3 étapes pour comprendre tes émotions et mieux te connaître

Tu doutes ?

Tu as peur d’avancer ?

Tu te perds dans tes propres pensées ?

Tu essaies de lutter ?


Cet article va t’aider à y voir plus clair en écoutant tes ressentis et les messages qui se cachent derrière tes émotions.



Est-ce que tu as parfois cette sensation d’être en train de mener une lutte intérieure contre toi-même ? Un partie de toi, super enthousiaste et pleine de joie croit en tes rêves les plus fous les uns que les autres. L’autre partie est terrifiée.
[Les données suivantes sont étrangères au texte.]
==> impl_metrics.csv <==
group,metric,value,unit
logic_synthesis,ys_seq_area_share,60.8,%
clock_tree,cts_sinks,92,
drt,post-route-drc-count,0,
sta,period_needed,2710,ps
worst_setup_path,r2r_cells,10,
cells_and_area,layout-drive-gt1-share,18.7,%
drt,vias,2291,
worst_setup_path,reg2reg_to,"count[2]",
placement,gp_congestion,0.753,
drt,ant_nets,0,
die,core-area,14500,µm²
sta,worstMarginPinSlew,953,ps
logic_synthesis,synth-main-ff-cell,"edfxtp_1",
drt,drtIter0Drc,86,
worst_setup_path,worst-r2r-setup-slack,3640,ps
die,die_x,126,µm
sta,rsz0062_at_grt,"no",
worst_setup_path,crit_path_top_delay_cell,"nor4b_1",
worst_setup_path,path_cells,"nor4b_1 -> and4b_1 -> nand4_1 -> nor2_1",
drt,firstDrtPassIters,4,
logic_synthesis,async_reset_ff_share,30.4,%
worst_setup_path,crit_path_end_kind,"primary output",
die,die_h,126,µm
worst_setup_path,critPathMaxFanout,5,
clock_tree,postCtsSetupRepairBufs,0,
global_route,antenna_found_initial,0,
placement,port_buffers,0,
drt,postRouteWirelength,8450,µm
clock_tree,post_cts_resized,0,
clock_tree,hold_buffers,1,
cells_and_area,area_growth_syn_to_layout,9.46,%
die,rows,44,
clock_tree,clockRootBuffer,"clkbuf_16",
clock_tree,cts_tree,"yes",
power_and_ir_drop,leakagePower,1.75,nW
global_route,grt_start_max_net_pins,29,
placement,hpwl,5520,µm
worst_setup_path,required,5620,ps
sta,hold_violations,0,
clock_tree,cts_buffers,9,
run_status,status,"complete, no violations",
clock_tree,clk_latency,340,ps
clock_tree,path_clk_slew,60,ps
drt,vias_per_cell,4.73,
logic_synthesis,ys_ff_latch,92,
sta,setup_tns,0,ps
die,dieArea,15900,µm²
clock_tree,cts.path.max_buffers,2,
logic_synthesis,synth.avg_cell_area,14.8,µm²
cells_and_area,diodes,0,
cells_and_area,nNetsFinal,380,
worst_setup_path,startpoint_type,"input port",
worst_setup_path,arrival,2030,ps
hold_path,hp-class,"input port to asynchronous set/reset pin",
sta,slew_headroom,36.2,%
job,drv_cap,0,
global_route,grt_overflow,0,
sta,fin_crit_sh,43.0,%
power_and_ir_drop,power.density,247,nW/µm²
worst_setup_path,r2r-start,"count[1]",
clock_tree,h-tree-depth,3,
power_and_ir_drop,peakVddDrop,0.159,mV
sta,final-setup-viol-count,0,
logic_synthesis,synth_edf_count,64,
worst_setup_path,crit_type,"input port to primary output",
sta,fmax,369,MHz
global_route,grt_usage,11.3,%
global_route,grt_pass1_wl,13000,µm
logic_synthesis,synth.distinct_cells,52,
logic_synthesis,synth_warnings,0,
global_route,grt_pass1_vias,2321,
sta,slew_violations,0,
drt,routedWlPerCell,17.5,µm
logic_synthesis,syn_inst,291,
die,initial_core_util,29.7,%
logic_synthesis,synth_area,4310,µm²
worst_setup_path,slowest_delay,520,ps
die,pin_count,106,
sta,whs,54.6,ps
### config.mk
export PLATFORM = sky130hd
export DESIGN_NAME = control_sequencer_flat
export DESIGN_NICKNAME = d
export VERILOG_FILES = /design/src/rtl/control_sequencer_if.sv /design/src/rtl/control_sequencer.sv /design/src/flat_wrapper.sv
export SDC_FILE = /design/constraint.sdc
export NUM_CORES = 1
export LEC_CHECK = 0
export ABC_AREA = 0
export CAP_MARGIN = 15
export CORE_ASPECT_RATIO = 0.75
export CORE_UTILIZATION = 42
export CTS_BUF_LIST = sky130_fd_sc_hd__clkbuf_4 sky130_fd_sc_hd__clkbuf_8
export CTS_CLUSTER_SIZE = 25
export DETAILED_ROUTE_END_ITERATION = 10
export GPL_ROUTABILITY_DRIVEN = 0
export GPL_TIMING_DRIVEN = 0
export PLACE_DENSITY = 0.88
export RECOVER_POWER = 100
export SLEW_MARGIN = 20
export SYNTH_ARGS = -nofsm -noshare
export SYNTH_HDL_FRONTEND = slang
export SYNTH_SLANG_ARGS = --single-unit
### constraint.sdc
create_clock -name Clock -period 4.5 [get_ports Clock]
set_input_delay 0.45 -clock Clock [delete_from_list [all_inputs] [get_ports Clock]]
set_output_delay 0.45 -clock Clock [all_outputs]
set_load 0.1 [all_outputs]
### src/rtl/control_sequencer_if.sv
// Signal bundle between the control sequencer and the 32-bit bus datapath.
// The master side is the sequencer: it reads IR/CON_FF/Stop and drives every strobe.
interface control_sequencer_if;
  logic [31:0] IR;
  logic        CON_FF;
  logic        Stop;
  logic        PCout, ZLowout, ZHighout, MDRout, HIout, LOout, InPortout, Cout, BAout;
  logic        MAR_enable, PC_enable, IR_enable, MDR_enable, Y_enable, ZLowIn, ZHighIn;
  logic        HI_enable, LO_enable, CON_enable, OutPort_enable;
  logic        MDR_read, RAM_write, IncPC;
  logic        Gra, Grb, Grc, R_in, R_out;
  logic [4:0]  ALU_op;
  logic        Run;
  logic [3:0]  state_dbg;

  modport master (
    input  IR, CON_FF, Stop,
    output PCout, ZLowout, ZHighout, MDRout, HIout, LOout, InPortout, Cout, BAout,
    output MAR_enable, PC_enable, IR_enable, MDR_enable, Y_enable, ZLowIn, ZHighIn,
    output HI_enable, LO_enable, CON_enable, OutPort_enable,
    output MDR_read, RAM_write, IncPC,
    output Gra, Grb, Grc, R_in, R_out,
    output ALU_op, Run, state_dbg
  );

  modport slave (
    output IR, CON_FF, Stop,
    input  PCout, ZLowout, ZHighout, MDRout, HIout, LOout, InPortout, Cout, BAout,
    input  MAR_enable, PC_enable, IR_enable, MDR_enable, Y_enable, ZLowIn, ZHighIn,
    input  HI_enable, LO_enable, CON_enable, OutPort_enable,
    input  MDR_read, RAM_write, IncPC,
    input  Gra, Grb, Grc, R_in, R_out,
    input  ALU_op, Run, state_dbg
  );
endinterface
### src/rtl/dsp48a1_slice.sv
// DSP48A1-style arithmetic slice: 18-bit pre-adder, 18x18 unsigned multiplier
// and 48-bit post-adder, each stage individually registered or bypassed.
module dsp48a1_slice #(
  parameter int unsigned A0REG       = 0,
  parameter int unsigned A1REG       = 1,
  parameter int unsigned B0REG       = 0,
  parameter int unsigned B1REG       = 1,
  parameter int unsigned CREG        = 1,
  parameter int unsigned DREG        = 1,
  parameter int unsigned MREG        = 1,
  parameter int unsigned PREG        = 1,
  parameter int unsigned CARRYINREG  = 1,
  parameter int unsigned CARRYOUTREG = 1,
  parameter int unsigned OPMODEREG   = 1,
  parameter string       CARRYINSEL  = "OPMODE5",
  parameter string       B_INPUT     = "DIRECT",
  parameter string       RSTTYPE     = "ASYNC"
) (
  input  logic [17:0] A,
  input  logic [17:0] B,
  input  logic [17:0] D,
  input  logic [47:0] C,
  input  logic        CLK,
  input  logic        CARRYIN,
  input  logic [7:0]  OPMODE,
  input  logic [17:0] BCIN,
  input  logic        RSTA,
  input  logic        RSTB,
  input  logic        RSTM,
  input  logic        RSTP,
  input  logic        RSTC,
  input  logic        RSTD,
  input  logic        RSTCARRYIN,
  input  logic        RSTOPMODE,
  input  logic        CEA,
  input  logic        CEB,
  input  logic        CEM,
  input  logic        CEP,
  input  logic        CEC,
  input  logic        CED,
  input  logic        CECARRYIN,
  input  logic        CEOPMODE,
  input  logic [47:0] PCIN,
  output logic [17:0] BCOUT,
  output logic [47:0] PCOUT,
  output logic [47:0] P,
  output logic [35:0] M,
  output logic        CARRYOUT,
  output logic        CARRYOUTF
);

  // Resets are always asynchronous; the reset-type parameter has no effect.
  if (RSTTYPE == "") begin : g_rsttype_ignored
  end

  logic [17:0] b_sel, b0, b0_r, a0, a0_r, a1, a1_r, d, d_r, pre, b1, b1_r;
  logic [47:0] c, c_r, x, z, p, p_r;
  logic [35:0] mult, m, m_r;
  logic [7:0]  opm, opm_r;
  logic        cyi_sel, cin, cyi_r, co_r;
  logic [48:0] post;

  assign b_sel = (B_INPUT == "DIRECT")  ? B    :
                 (B_INPUT == "CASCADE") ? BCIN : '0;

  always_ff @(posedge CLK or negedge RSTB) begin
    if (!RSTB) begin
      b0_r <= '0;
      b1_r <= '0;
    end else if (CEB) begin
      b0_r <= b_sel;
      b1_r <= pre;
    end
  end

  always_ff @(posedge CLK or negedge RSTA) begin
    if (!RSTA) begin
      a0_r <= '0;
      a1_r <= '0;
    end else if (CEA) begin
      a0_r <= A;
      a1_r <= a0;
    end
  end

  always_ff @(posedge CLK or negedge RSTC) begin
    if (!RSTC)    c_r <= '0;
    else if (CEC) c_r <= C;
  end

  always_ff @(posedge CLK or negedge RSTD) begin
    if (!RSTD)    d_r <= '0;
    else if (CED) d_r <= D;
  end

  always_ff @(posedge CLK or negedge RSTOPMODE) begin
    if (!RSTOPMODE)    opm_r <= '0;
    else if (CEOPMODE) opm_r <= OPMODE;
  end

  always_ff @(posedge CLK or negedge RSTM) begin
    if (!RSTM)    m_r <= '0;
    else if (CEM) m_r <= mult;
  end

  always_ff @(posedge CLK or negedge RSTCARRYIN) begin
    if (!RSTCARRYIN)    cyi_r <= 1'b0;
    else if (CECARRYIN) cyi_r <= cyi_sel;
  end

  always_ff @(posedge CLK or negedge RSTP) begin
    if (!RSTP) begin
      p_r  <= '0;
      co_r <= 1'b0;
    end else if (CEP) begin
      p_r  <= post[47:0];
      co_r <= post[48];
    end
  end

  assign b0  = (B0REG != 0)     ? b0_r  : b_sel;
  assign a0  = (A0REG != 0)     ? a0_r  : A;
  assign a1  = (A1REG != 0)     ? a1_r  : a0;
  assign c   = (CREG != 0)      ? c_r   : C;
  assign d   = (DREG != 0)      ? d_r   : D;
  assign opm = (OPMODEREG != 0) ? opm_r : OPMODE;

  assign pre  = opm[4] ? (opm[6] ? d - b0 : d + b0) : b0;
  assign b1   = (B1REG != 0) ? b1_r : pre;
  assign mult = 36'(a1) * 36'(b1);
  assign m    = (MREG != 0) ? m_r : mult;

  assign cyi_sel = (CARRYINSEL == "OPMODE5") ? opm[5]  :
                   (CARRYINSEL == "CARRYIN") ? CARRYIN : 1'b0;
  assign cin     = (CARRYINREG != 0) ? cyi_r : cyi_sel;

  always_comb begin
    x = '0;
    case (opm[1:0])
      2'd0: x = '0;
      2'd1: x = {12'd0, m};
      2'd2: x = p;
      2'd3: x = {d[11:0], a1, b1};
    endcase
    z = '0;
    case (opm[3:2])
      2'd0: z = '0;
      2'd1: z = PCIN;
      2'd2: z = p;
      2'd3: z = c;
    endcase
  end

  // 49-bit arithmetic: bit 48 is the carry on add and the borrow on subtract.
  assign post = opm[7] ? {1'b0, z} - ({1'b0, x} + 49'(cin))
                       : {1'b0, z} + {1'b0, x} + 49'(cin);

  assign p         = (PREG != 0) ? p_r : post[47:0];
  assign P         = p;
  assign PCOUT     = p;
  assign M         = m;
  assign BCOUT     = b1;
  assign CARRYOUT  = (CARRYOUTREG != 0) ? co_r : post[48];
  assign CARRYOUTF = CARRYOUT;

endmodule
Horrifiée, même, que tu puisses ne serait-ce qui penser.


« Tu te prends pour qui ?» elle te dit.


« Tu n’es pas assez bien, tu ne le mérites pas » répète-t-elle.


« Et puis tu n’en es pas capable, ça se saurait si tu l’étais » finit-elle par t’asséner.
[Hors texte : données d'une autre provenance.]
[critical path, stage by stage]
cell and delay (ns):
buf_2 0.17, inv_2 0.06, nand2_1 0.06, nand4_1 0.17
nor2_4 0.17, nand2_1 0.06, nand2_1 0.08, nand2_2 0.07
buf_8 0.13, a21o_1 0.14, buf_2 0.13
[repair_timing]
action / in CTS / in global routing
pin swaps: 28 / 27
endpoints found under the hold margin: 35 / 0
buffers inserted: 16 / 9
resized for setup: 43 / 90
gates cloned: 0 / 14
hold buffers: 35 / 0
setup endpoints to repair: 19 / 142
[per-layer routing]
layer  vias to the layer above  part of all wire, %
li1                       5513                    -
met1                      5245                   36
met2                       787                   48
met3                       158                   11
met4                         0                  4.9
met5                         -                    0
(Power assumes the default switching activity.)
`src/rtl/sram_rdata_ctrl.sv`:
```
// Read-return path of the SRAM subsystem: captures a read command, waits the SRAM read
// latency, then merges the selected bank's byte outputs into one registered 32-bit word.
//
// state | meaning
// IDLE  | no read outstanding, accepting requests
// WAIT  | read latency counting down, rd_busy high
// DONE  | response cycle (rd_valid), back-to-back request accepted
module sram_rdata_ctrl #(
  parameter int unsigned RD_LAT     = 1,
  parameter bit          LANE_ALIGN = 1'b0
) (
  input  logic        hclk,
  input  logic        hreset,
  input  logic        rd_req,
  input  logic        bank_sel,
  input  logic [3:0]  bank0_csn,
  input  logic [3:0]  bank1_csn,
  input  logic [7:0]  sram_q0,
  input  logic [7:0]  sram_q1,
  input  logic [7:0]  sram_q2,
  input  logic [7:0]  sram_q3,
  input  logic [7:0]  sram_q4,
  input  logic [7:0]  sram_q5,
  input  logic [7:0]  sram_q6,
  input  logic [7:0]  sram_q7,
  output logic [31:0] hrdata,
  output logic        rd_valid,
  output logic        rd_err,
  output logic        rd_busy
);

  typedef enum logic [1:0] {
    IDLE = 2'd0,
    WAIT = 2'd1,
    DONE = 2'd2
  } state_t;

  localparam logic [1:0] CNT_LOAD = 2'(RD_LAT - 1);

  state_t      state_q, state_d;
  logic [1:0]  cnt_q, cnt_d;
  logic [3:0]  csn_q, csn_d;
  logic        bank_q, bank_d;
  logic [31:0] hrdata_q, hrdata_d;
  logic        rd_err_q, rd_err_d;

  logic [3:0]  csn_act;
  logic        req_ok;
  logic [31:0] bytes_sel;
  logic [31:0] merged;
  logic        legal;

  assign csn_act   = bank_sel ? bank0_csn : bank1_csn;
  assign req_ok    = rd_req && (csn_act != 4'b1111);
  // Only the captured bank steers the merge; live bank_sel is ignored during WAIT.
  assign bytes_sel = bank_q ? {sram_q3, sram_q2, sram_q1, sram_q0}
                            : {sram_q7, sram_q6, sram_q5, sram_q4};

  always_comb begin
    merged = '0;
    legal  = 1'b1;
    case (csn_q)
      4'b1110: merged = {24'h0, bytes_sel[7:0]};
      4'b1101: merged = LANE_ALIGN ? {16'h0, bytes_sel[15:8], 8'h0}  : {24'h0, bytes_sel[15:8]};
      4'b1011: merged = LANE_ALIGN ? {8'h0, bytes_sel[23:16], 16'h0} : {24'h0, bytes_sel[23:16]};
      4'b0111: merged = LANE_ALIGN ? {bytes_sel[31:24], 24'h0}       : {24'h0, bytes_sel[31:24]};
      4'b1100: merged = {16'h0, bytes_sel[15:0]};
      4'b0011: merged = LANE_ALIGN ? {bytes_sel[31:16], 16'h0}       : {16'h0, bytes_sel[31:16]};
      4'b0000: merged = bytes_sel;
      default: legal  = 1'b0;
    endcase
  end

  always_comb begin
    state_d  = state_q;
    cnt_d    = cnt_q;
    csn_d    = csn_q;
    bank_d   = bank_q;
    hrdata_d = hrdata_q;
    rd_err_d = rd_err_q;
    case (state_q)
      IDLE, DONE: begin
        if (req_ok) begin
          state_d = WAIT;
          cnt_d   = CNT_LOAD;
          csn_d   = csn_act;
          bank_d  = bank_sel;
        end else begin
          state_d = IDLE;
        end
      end
      WAIT: begin
        if (cnt_q != 2'd0) begin
          cnt_d = cnt_q - 2'd1;
        end else begin
          hrdata_d = merged;
          rd_err_d = ~legal;
          state_d  = DONE;
        end
      end
      default: state_d = IDLE;
    endcase
  end

  always_ff @(posedge hclk) begin
    if (hreset) begin
      state_q  <= IDLE;
      cnt_q    <= 2'd0;
      csn_q    <= 4'd0;
      bank_q   <= 1'b0;
      hrdata_q <= 32'd0;
      rd_err_q <= 1'b0;
    end else begin
      state_q  <= state_d;
      cnt_q    <= cnt_d;
      csn_q    <= csn_d;
      bank_q   <= bank_d;
      hrdata_q <= hrdata_d;
      rd_err_q <= rd_err_d;
    end
  end

  assign hrdata   = hrdata_q;
  assign rd_err   = rd_err_q;
  assign rd_valid = (state_q == DONE);
  assign rd_busy  = (state_q == WAIT);

endmodule

```
`config.mk`:
```
export PLATFORM = sky130hd
export DESIGN_NAME = sram_rdata_ctrl
export DESIGN_NICKNAME = d
export VERILOG_FILES = /design/src/rtl/sram_rdata_ctrl.sv
export SDC_FILE = /design/constraint.sdc
export NUM_CORES = 1
export LEC_CHECK = 0
export ABC_AREA = 1
export CAP_MARGIN = 5
export CORE_ASPECT_RATIO = 1.5
export CORE_MARGIN = 1
export CORE_UTILIZATION = 42
export CTS_CLUSTER_DIAMETER = 80
export DETAILED_ROUTE_END_ITERATION = 10
export PLACE_DENSITY = 0.81
export SETUP_SLACK_MARGIN = 0.02
export SYNTH_ARGS = -nofsm -noshare
export SYNTH_HDL_FRONTEND = slang
export SYNTH_SLANG_ARGS = --single-unit
```
`constraint.sdc`:
```
create_clock -name hclk -period 1.8 [get_ports hclk]
set_input_delay 0.54 -clock hclk [delete_from_list [all_inputs] [get_ports hclk]]
set_output_delay 0.54 -clock hclk [all_outputs]
set_load 0.01 [all_outputs]
```
* After elaboration in Yosys (flattened, before gate mapping)
Index checks and enable logic that the tools add are counted.
** Operators by class
- Add/subtract/negate cells :: 1
- Equality and inequality tests :: 12
- Muxes and demuxes :: 10
- Bitwise gates (word level) :: 2
- Reduce and logical (&&, ||, !) cells :: 10
** Operator list (number)
- one-hot mux 32 bit (7 select lines) :: 1
- 2-to-1 mux 32 bit :: 1
- equality test 4 bit (second input constant) :: 4
- one-hot mux 2 bit (2 select lines) :: 2
- OR reduction 7 bit :: 1
- 2-to-1 mux 2 bit :: 3
- equality test 4 x 2 -> 1 bit (second input constant) :: 1
- equality test 4 x 3 -> 1 bit (second input constant) :: 1
- zero test 4 bit :: 1
- 2-to-1 mux 4 bit :: 1
- inequality test 2 bit (second input constant) :: 2
- inequality test 4 bit (second input constant) :: 1
- AND reduction 2 bit :: 2
- nonzero test 2 bit :: 2
- AND reduction 3 bit :: 1
- equality test 2 x 1 -> 1 bit (second input constant) :: 1
- equality test 2 bit (second input constant) :: 1
- zero test 2 bit :: 1
- 2-to-1 mux 1 bit :: 2
- inequality test 2 x 1 -> 1 bit (second input constant) :: 1
- NOT 1 bit :: 2
- OR reduction 2 bit :: 1
- subtractor 2 x 1 -> 2 bit (second input constant) :: 1
- logical AND 1 bit :: 1
** Word-level totals
- Flip-flop bits (word level) :: 42
- Output and inout bits :: 35

* Depth between registers and ports, before layout
Gate-level depths: netlist (run 1).
- Depth in word-level cells :: 5
- Depth in mapped cells :: 9
- Depth with buffers taken out :: 9

* Worst setup path before layout (run 1)
No wires, ideal clock.
- Path kind :: reg-to-reg
- From :: reg cnt_q[0]
- To :: reg hrdata_q[4], in the netlist hrdata[4]
- Library setup time :: 74 ps
- Arrival time :: 1204 ps
- Slack :: 522 ps
- Stages on the path, launching flop included :: 7
- Period minus slack after synthesis :: 1278 ps
- Path through :: dfxtp_1 inv_1 ha_1 nand2_4 clkbuf_1 a21oi_1 a31oi_1
** On the way
- Cells in the longest elaborated chain, start to end :: 3
** RTL lines
- from (decl) :: RTL line 41 : logic [1:0] cnt_q, cnt_d;
- from (signal assigned) :: RTL line 115 : cnt_q <= cnt_d;
- nonzero test 2 bit :: RTL line 93 : if (cnt_q != 2'd0) begin
- NOT 1 bit (no line)
- AND reduction 2 bit (no line)
- to (signal assigned) :: RTL line 118 : hrdata_q <= hrdata_d;
- to (decl) :: RTL line 44 : logic [31:0] hrdata_q, hrdata_d;
No other way between the ends.
A chain may end at the register's enable or synchronous reset.

* Worst setup path after layout (run 1)
- From :: reg hrdata_q[6], in the netlist hrdata[6]
- To :: out hrdata[6]
** RTL lines
- to (decl) :: RTL line 26 : output logic [31:0] hrdata,
No word-level cell between the ends.
`src/rtl/sram_wb_arbiter.sv`:
```
// Two-master Wishbone arbiter in front of the secure-memory SRAM wrapper,
// with a zeroize sequencer that clears every word on request.
module sram_wb_arbiter #(
   parameter int unsigned AW = 9,
   parameter int unsigned DW = 32
) (
   input  logic              wb_clk_i,
   input  logic              rst_n,
   input  logic              m0_cyc_i,
   input  logic              m0_stb_i,
   input  logic              m0_we_i,
   input  logic [AW-1:0]     m0_adr_i,
   input  logic [DW-1:0]     m0_dat_i,
   input  logic [DW/8-1:0]   m0_sel_i,
   output logic [DW-1:0]     m0_dat_o,
   output logic              m0_ack_o,
   input  logic              m1_cyc_i,
   input  logic              m1_stb_i,
   input  logic              m1_we_i,
   input  logic [AW-1:0]     m1_adr_i,
   input  logic [DW-1:0]     m1_dat_i,
   input  logic [DW/8-1:0]   m1_sel_i,
   output logic [DW-1:0]     m1_dat_o,
   output logic              m1_ack_o,
   output logic              s_cyc_o,
   output logic              s_stb_o,
   output logic              s_we_o,
   output logic [AW-1:0]     s_adr_o,
   output logic [DW-1:0]     s_dat_o,
   output logic [DW/8-1:0]   s_sel_o,
   input  logic [DW-1:0]     s_dat_i,
   input  logic              s_ack_i,
   input  logic              zeroize_req_i,
   output logic              zeroize_busy_o,
   output logic              zeroize_done_o
);

   typedef enum logic [1:0] {ST_IDLE, ST_M0, ST_M1, ST_ZERO} state_t;

   localparam logic OWN_M0 = 1'b0;
   localparam logic OWN_M1 = 1'b1;

   state_t        state_q, state_d;
   logic          owner_q, owner_d;
   logic          zero_pend_q, zero_pend_d;
   logic [AW-1:0] zaddr_q, zaddr_d;
   logic          done_q, done_d;
   logic          m0_req, m1_req;

   assign m0_req = m0_cyc_i & m0_stb_i;
   assign m1_req = m1_cyc_i & m1_stb_i;

   // Next-state: grant selection, transfer completion/abort, clear walk
   always_comb begin
      state_d     = state_q;
      owner_d     = owner_q;
      zaddr_d     = zaddr_q;
      done_d      = 1'b0;
      zero_pend_d = zero_pend_q | (zeroize_req_i & (state_q != ST_ZERO));
      case (state_q)
         ST_IDLE: begin
            if (zero_pend_q) begin
               state_d     = ST_ZERO;
               zero_pend_d = zeroize_req_i;
            end else if (m0_req && m1_req) begin
               state_d = (owner_q == OWN_M1) ? ST_M0 : ST_M1;
            end else if (m0_req) begin
               state_d = ST_M0;
            end else if (m1_req) begin
               state_d = ST_M1;
            end
         end
         ST_M0: begin
            if (s_ack_i) begin
               state_d = ST_IDLE;
               owner_d = OWN_M0;
            end else if (!m0_req) begin
               state_d = ST_IDLE;
            end
         end
         ST_M1: begin
            if (s_ack_i) begin
               state_d = ST_IDLE;
               owner_d = OWN_M1;
            end else if (!m1_req) begin
               state_d = ST_IDLE;
            end
         end
         ST_ZERO: begin
            if (s_ack_i) begin
               zaddr_d = zaddr_q + AW'(1);
               if (zaddr_q == '1) begin
                  state_d = ST_IDLE;
                  done_d  = 1'b1;
               end
            end
         end
         default: state_d = ST_IDLE;
      endcase
   end

   always_ff @(posedge wb_clk_i) begin
      if (!rst_n) begin
         state_q     <= ST_IDLE;
         owner_q     <= OWN_M1;
         zero_pend_q <= 1'b0;
         zaddr_q     <= '0;
         done_q      <= 1'b0;
      end else begin
         state_q     <= state_d;
         owner_q     <= owner_d;
         zero_pend_q <= zero_pend_d;
         zaddr_q     <= zaddr_d;
         done_q      <= done_d;
      end
   end

   // Slave-side mux and ack steering; held at zero while reset is asserted
   always_comb begin
      s_cyc_o  = 1'b0;
      s_stb_o  = 1'b0;
      s_we_o   = 1'b0;
      s_adr_o  = '0;
      s_dat_o  = '0;
      s_sel_o  = '0;
      m0_ack_o = 1'b0;
      m1_ack_o = 1'b0;
      if (rst_n) begin
         case (state_q)
            ST_M0: begin
               s_cyc_o  = 1'b1;
               s_stb_o  = 1'b1;
               s_we_o   = m0_we_i;
               s_adr_o  = m0_adr_i;
               s_dat_o  = m0_dat_i;
               s_sel_o  = m0_sel_i;
               m0_ack_o = s_ack_i;
            end
            ST_M1: begin
               s_cyc_o  = 1'b1;
               s_stb_o  = 1'b1;
               s_we_o   = m1_we_i;
               s_adr_o  = m1_adr_i;
               s_dat_o  = m1_dat_i;
               s_sel_o  = m1_sel_i;
               m1_ack_o = s_ack_i;
            end
            ST_ZERO: begin
               s_cyc_o = 1'b1;
               s_stb_o = 1'b1;
               s_we_o  = 1'b1;
               s_adr_o = zaddr_q;
               s_sel_o = '1;
            end
            default: ;
         endcase
      end
   end

   assign m0_dat_o       = rst_n ? s_dat_i : '0;
   assign m1_dat_o       = rst_n ? s_dat_i : '0;
   assign zeroize_busy_o = rst_n & (state_q == ST_ZERO);
   assign zeroize_done_o = rst_n & done_q;

endmodule

```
A ce stade, la version joyeuse et cool de toi est partie se cacher sous une tonne d’oreillers, voire carrément en dessous du lit de tes pensées.


La voix terrifiante a gagné, elle a atteint son objectif : te protéger du danger, t’éviter tout risque.


Tu ne peux pas combattre cette voix.


Et pourquoi ? Parce que, cette voix, c’est toi !


Plus tu la combats, plus tu te fais du mal car tu épuises ton énergie.


Et tant que tu n’auras pas tendu l’oreille pour comprendre de quoi cette voix tente si désespérément de te protéger, tu n’arriveras pas à la faire taire.


Normalement, tu as déjà essayé de l’anesthésier, de l’ignorer. Et ça n’a pas porté ses fruits.

  • Tu t’es épuisé.e

  • Tu t’es stressé.e

  • Tu t’es angoissé.e

  • Tu es resté.e paralysé.e

  • Tu as tenté et tu t’es vautré.e

C’est normal.


Une partie de toi ne veut vraiment pas que tu atteignes tes objectifs.


Et ça ne veut pas dire que tu es faible, nul.le ou fainéant.e. Ce n’est pas mal en soi. Ce n’est pas non plus une question d’égo mal placé.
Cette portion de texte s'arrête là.